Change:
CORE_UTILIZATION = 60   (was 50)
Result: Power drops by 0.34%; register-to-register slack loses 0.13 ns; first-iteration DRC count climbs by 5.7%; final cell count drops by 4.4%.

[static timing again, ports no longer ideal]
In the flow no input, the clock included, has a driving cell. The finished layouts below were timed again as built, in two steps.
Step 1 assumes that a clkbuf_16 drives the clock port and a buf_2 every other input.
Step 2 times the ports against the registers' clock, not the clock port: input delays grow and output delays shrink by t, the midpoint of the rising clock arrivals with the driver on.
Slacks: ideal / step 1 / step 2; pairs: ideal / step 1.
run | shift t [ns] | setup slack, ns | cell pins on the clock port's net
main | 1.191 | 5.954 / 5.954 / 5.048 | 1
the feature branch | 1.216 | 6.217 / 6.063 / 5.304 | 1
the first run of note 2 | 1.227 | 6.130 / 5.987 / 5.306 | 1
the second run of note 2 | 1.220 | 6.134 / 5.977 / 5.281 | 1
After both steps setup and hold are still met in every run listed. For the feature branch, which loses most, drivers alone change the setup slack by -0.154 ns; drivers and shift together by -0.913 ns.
This is an optimization exercise on Yosys and OpenROAD, whose aim is small area, not a production implementation.
Only simulation tests tie the RTL to the original design; equivalence was not proved.
Power is estimated from default activity; no workload was simulated.

==> inputs of run G <==
==> flow/design.v (excerpt) <==
module block_nms_top (
    input  logic       clk,
    input  logic       rst_n,
    input  logic       cfg_valid,
    input  logic [6:0] cfg_width,
    input  logic [6:0] cfg_height,
    input  logic       in_valid,
    input  logic [7:0] in_score,
    output logic       out_valid,
    output logic [7:0] out_score,
    output logic       out_last
);
    logic [5:0] wm1;         
    logic [3:0] bands_left;  
    logic [5:0] x_cnt;
    logic [1:0] y_off;
    logic accept, row_last, band_last, frame_last;
    assign accept     = in_valid;
    assign row_last   = (x_cnt == wm1);
    assign band_last  = row_last && (y_off == 2'd3);
    assign frame_last = band_last && (bands_left == 4'd0);
    always_ff @(posedge clk or negedge rst_n) begin
        if (!rst_n) begin
            x_cnt <= '0;
            y_off <= '0;
        end else begin
            if (accept) begin
                if (row_last) begin
                    x_cnt <= '0;
                    y_off <= y_off + 1'b1;
                end else begin
                    x_cnt <= x_cnt + 1'b1;
                end
            end
        end
    end
    always_ff @(posedge clk) begin
        if (cfg_valid) begin
            wm1        <= 6'(cfg_width - 7'd1);
            bands_left <= 4'(cfg_height[6:2] - 5'd1);
        end else if (accept && band_last) begin
            bands_left <= bands_left - 1'b1;
        end
    end
    logic [7:0] acc_score [16];
    logic [3:0] acc_pos   [16];
    logic [3:0] blk;
    logic       first;
    logic       upd;
  ...
==> module block_nms_top, before the edit <==
module block_nms_top (
    input  logic       clk,
    input  logic       rst_n,
    input  logic       cfg_valid,
    input  logic [6:0] cfg_width,
    input  logic [6:0] cfg_height,
    input  logic       in_valid,
    input  logic [7:0] in_score,
    output logic       out_valid,
    output logic [7:0] out_score,
    output logic       out_last
);
    logic [5:0] wm1;         
    logic [3:0] bands_left;  
    logic [5:0] x_cnt;
    logic [1:0] y_off;
    logic accept, row_last, band_last, frame_last;
    assign accept     = in_valid;
    assign row_last   = (x_cnt == wm1);
    assign band_last  = row_last && (y_off == 2'd3);
    assign frame_last = band_last && (bands_left == 4'd0);
    always_ff @(posedge clk or negedge rst_n) begin
        if (!rst_n) begin
            x_cnt <= '0;
            y_off <= '0;
        end else begin
            if (accept) begin
                if (row_last) begin
                    x_cnt <= '0;
                    y_off <= y_off + 1'b1;
                end else begin
                    x_cnt <= x_cnt + 1'b1;
                end
            end
        end
    end
    always_ff @(posedge clk) begin
        if (cfg_valid) begin
            wm1        <= 6'(cfg_width - 7'd1);
            bands_left <= 4'(cfg_height[6:2] - 5'd1);
        end else if (accept && band_last) begin
            bands_left <= bands_left - 1'b1;
        end
    end
    logic [7:0] acc_score [16];
    logic [3:0] acc_pos   [16];
    logic [3:0] blk;
    logic       first;
    logic       upd;
    assign blk   = x_cnt[5:2];
    assign first = (y_off == 2'd0) && (x_cnt[1:0] == 2'd0);
    assign upd   = accept && (first || (in_score > acc_score[blk]));
    always_ff @(posedge clk) begin
        if (upd) begin
            acc_score[blk] <= in_score;
            acc_pos[blk]   <= {y_off, x_cnt[1:0]};
        end
    end
    logic band_done;
    logic band_end;
    always_ff @(posedge clk) begin
        band_done <= accept && band_last;
    end
    assign band_end = (bands_left == 4'hf);
    logic [7:0] drn_score [16];
    logic [3:0] drn_pos   [16];
    logic [5:0] drn_wm1;
    always_ff @(posedge clk) begin
        if (band_done) begin
            for (int k = 0; k < 16; k++) begin
                drn_score[k] <= acc_score[k];
                drn_pos[k]   <= acc_pos[k];
            end
            drn_wm1   <= wm1;
        end
    end
    logic       active;
    logic       drn_end;
    logic [5:0] d_col;
    logic [1:0] d_row;
    logic       d_row_end, d_last;
    assign d_row_end = (d_col == drn_wm1);
    assign d_last    = d_row_end && (d_row == 2'd3);
    always_ff @(posedge clk or negedge rst_n) begin
        if (!rst_n) begin
            active <= 1'b0;
        end else if (band_done) begin
            active <= 1'b1;
        end else if (active && d_last) begin
            active <= 1'b0;
        end
    end
    always_ff @(posedge clk) begin
        if (band_done) begin
            drn_end <= band_end;
            d_col   <= '0;
            d_row   <= '0;
        end else if (active) begin
            if (d_row_end) begin
                d_col <= '0;
                d_row <= d_row + 1'b1;
            end else begin
                d_col <= d_col + 1'b1;
            end
        end
    end
    logic [7:0] rd_score;
    logic [3:0] rd_pos;
    logic       hit;
    assign rd_score = drn_score[d_col[5:2]];
    assign rd_pos   = drn_pos[d_col[5:2]];
    assign hit      = (rd_pos == {d_row, d_col[1:0]});
    logic       v_q, l_q;
    logic [7:0] s_q;
    always_ff @(posedge clk) begin
        v_q       <= active;
        l_q       <= active && d_last && drn_end;
        out_valid <= v_q;
        out_last  <= l_q;
        s_q       <= hit ? rd_score : 8'd0;
        out_score <= s_q;
    end
endmodule
Settings: LEC_CHECK=0, ABC_AREA=1, CAP_MARGIN=20, CORE_MARGIN=2, CORE_UTILIZATION=75, CTS_CLUSTER_DIAMETER=100, CTS_CLUSTER_SIZE=30, PLACE_DENSITY=0.85, SLEW_MARGIN=20; clock period 8.0 ns.
standard.sh (not shown) runs the stock make flow with config.mk's settings and CLKGATE_MAP_FILE= SYNTH_SCRIPT=/design/flow/synth_recipe.tcl, a recipe that flattens the netlist after the stock synthesis.
==> flow/flow/run.sh <==
#!/bin/bash
# The standard layout with two changes:
# - synthesis: ABC maps the combinational logic with an area-oriented script
#   (flow/abc_area.script) instead of ORFS's. Registers, flattening and
#   renaming are the standard synthesis's, since only the ABC script differs.
# - placement: every input and output port still gets a buffer, but the
#   smallest one (buf_1); repair_design sizes it up where a net needs it.
set -e -o pipefail
W=$PWD

# a private copy of the ORFS scripts with the ABC script replaced
rm -rf "$W/scripts"
cp -r "$FLOW_HOME/scripts" "$W/scripts"
cp "$W/flow/abc_area.script" "$W/scripts/abc_area.script"
export SCRIPTS_DIR="$W/scripts"

export BUFFER_PORTS_ARGS="-buffer_cell sky130_fd_sc_hd__buf_1"

bash standard.sh > "$W/standard.log" 2>&1
==> flow/flow/abc_area.script <==
strash
ifraig
dc2
strash
&get -n
&dch -f
&nf -a -R 1000
&put
topo
==> inputs of run B, as changes to run G <==
--- a/flow/design.v
+++ b/flow/design.v
@@ -12,2 +12,3 @@
 );
+    logic       armed;
     logic [5:0] wm1;         
@@ -17,3 +18,3 @@
     logic accept, row_last, band_last, frame_last;
-    assign accept     = in_valid;
+    assign accept     = in_valid && armed;
     assign row_last   = (x_cnt == wm1);
@@ -23,2 +24,3 @@
         if (!rst_n) begin
+            armed <= 1'b0;
             x_cnt <= '0;
@@ -26,2 +28,5 @@
         end else begin
+            if (cfg_valid && !armed) begin
+                armed <= 1'b1;
+            end
             if (accept) begin
@@ -30,2 +35,5 @@
                     y_off <= y_off + 1'b1;
+                    if (frame_last) begin
+                        armed <= 1'b0;
+                    end
                 end else begin
@@ -37,3 +45,3 @@
     always_ff @(posedge clk) begin
-        if (cfg_valid) begin
+        if (cfg_valid && !armed) begin
             wm1        <= 6'(cfg_width - 7'd1);
@@ -60,6 +68,11 @@
     logic band_end;
-    always_ff @(posedge clk) begin
-        band_done <= accept && band_last;
+    always_ff @(posedge clk or negedge rst_n) begin
+        if (!rst_n) begin
+            band_done <= 1'b0;
+            band_end  <= 1'b0;
+        end else begin
+            band_done <= accept && band_last;
+            band_end  <= frame_last;
+        end
     end
-    assign band_end = (bands_left == 4'hf);
     logic [7:0] drn_score [16];
@@ -85,11 +98,8 @@
         if (!rst_n) begin
-            active <= 1'b0;
+            active  <= 1'b0;
+            drn_end <= 1'b0;
+            d_col   <= '0;
+            d_row   <= '0;
         end else if (band_done) begin
-            active <= 1'b1;
-        end else if (active && d_last) begin
-            active <= 1'b0;
-        end
-    end
-    always_ff @(posedge clk) begin
-        if (band_done) begin
+            active  <= 1'b1;
             drn_end <= band_end;
@@ -101,2 +111,5 @@
                 d_row <= d_row + 1'b1;
+                if (d_row == 2'd3) begin
+                    active <= 1'b0;
+                end
             end else begin
@@ -114,7 +127,16 @@
     logic [7:0] s_q;
+    always_ff @(posedge clk or negedge rst_n) begin
+        if (!rst_n) begin
+            v_q       <= 1'b0;
+            l_q       <= 1'b0;
+            out_valid <= 1'b0;
+            out_last  <= 1'b0;
+        end else begin
+            v_q       <= active;
+            l_q       <= active && d_last && drn_end;
+            out_valid <= v_q;
+            out_last  <= l_q;
+        end
+    end
     always_ff @(posedge clk) begin
-        v_q       <= active;
-        l_q       <= active && d_last && drn_end;
-        out_valid <= v_q;
-        out_last  <= l_q;
         s_q       <= hit ? rd_score : 8'd0;
==> flow/run.sh (new file) <==
#!/bin/bash
# synth_recipe.tcl (not shown) runs the flow's synth.tcl, then flattens the netlist and writes it again
# the make line also repeats each setting of config.mk as NAME=value (left out here)
make -C /OpenROAD-flow-scripts/flow DESIGN_CONFIG=/design/flow/config.mk WORK_HOME=/design/flow/orfs CLKGATE_MAP_FILE= SYNTH_SCRIPT=/design/flow/synth_recipe.tcl finish
--- a/flow/config.mk
+++ b/flow/config.mk
@@ -7,9 +7,5 @@
 export LEC_CHECK = 0
-export ABC_AREA = 1
 export CAP_MARGIN = 20
 export CORE_MARGIN = 2
-export CORE_UTILIZATION = 75
-export CTS_CLUSTER_DIAMETER = 100
-export CTS_CLUSTER_SIZE = 30
-export PLACE_DENSITY = 0.85
+export CORE_UTILIZATION = 40
 export SLEW_MARGIN = 20
removed: flow/flow/run.sh
removed: flow/flow/abc_area.script
removed: flow/standard.sh
==> qor summary <==
                                                                                               run G         run B
Level count of the clock H-tree                                                                    1             2
Vias per cell                                                                                   7.38          5.60
Antenna cells                                                                                      1             0
Multi-input gates                                                                                381           456
Starting Density                                                                               0.765         0.408
Hold slack final                                                                            0.337 ns      0.327 ns
Worst setup slack after layout                                                               2.49 ns       2.87 ns
Outcome                                                                     timing/DRC/antenna clean  timing/DRC/antenna clean
Net load switching power                                                                     1.55 mW       1.77 mW
Post-Layout Inst Area                                                                   16,900 sq um  19,700 sq um
Number of DRC violations after detailed-routing iteration 0                                    1,614           813
Clock Skews                                                                                0.0221 ns     0.0178 ns
Post-placement cell area                                                                16,300 sq um  18,200 sq um
Floorplan die area                                                                      21,900 sq um  44,600 sq um
Fraction of area in registers                                                                  0.762         0.660
CTS sink count                                                                                   439           441
Met1 layer wirelength in the final routing                                                 12,400 um     16,500 um
Wire length reported by the detailed router                                                37,600 um     39,600 um
Post-synthesis share of cell area spent on full adders, half adders and majority gates        0.0129        0.0116
Power per cell area                                                                      299 nW/um^2   313 nW/um^2

## port drivers added, routing unchanged
The flow's constraints put no driver on any port. The routed layouts listed below were extracted and timed again, unchanged, in two steps. Step 1 (the two cells are an assumption about what drives the block):
set clk [get_ports {clk}]
set_driving_cell -lib_cell sky130_fd_sc_hd__clkbuf_16 $clk
set_driving_cell -lib_cell sky130_fd_sc_hd__buf_2 [delete_from_list [all_inputs] $clk]
Step 2 times the ports against the registers' clock, not the clock port: input delays grow and output delays shrink by t, the midpoint of the rising clock arrivals with the driver on. a / b / c = no drivers / after step 1 / after step 2; a / b = the first two.
run	shift t [ns]	setup slack, ns	clock arrival spread, ns	worst register clock-pin slew, ns
run G	0.577	2.495 / 2.495 / 2.495	0.023 / 0.023	0.12 / 0.12
run B	0.583	2.869 / 2.869 / 2.540	0.019 / 0.018	0.07 / 0.07
After both steps every run listed still meets setup and hold. For run B, which loses most, drivers alone change the setup slack by 0.000 ns; drivers and shift together by -0.329 ns.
===============
- EXERCISE DIRECTIONS
Filter the entries down to the lines with the word "iteration" in them.

- YOUR RESPONSE
Result: Power drops by 0.34%; register-to-register slack loses 0.13 ns; first-iteration DRC count climbs by 5.7%; final cell count drops by 4.4%.
Number of DRC violations after detailed-routing iteration 0                                    1,614           813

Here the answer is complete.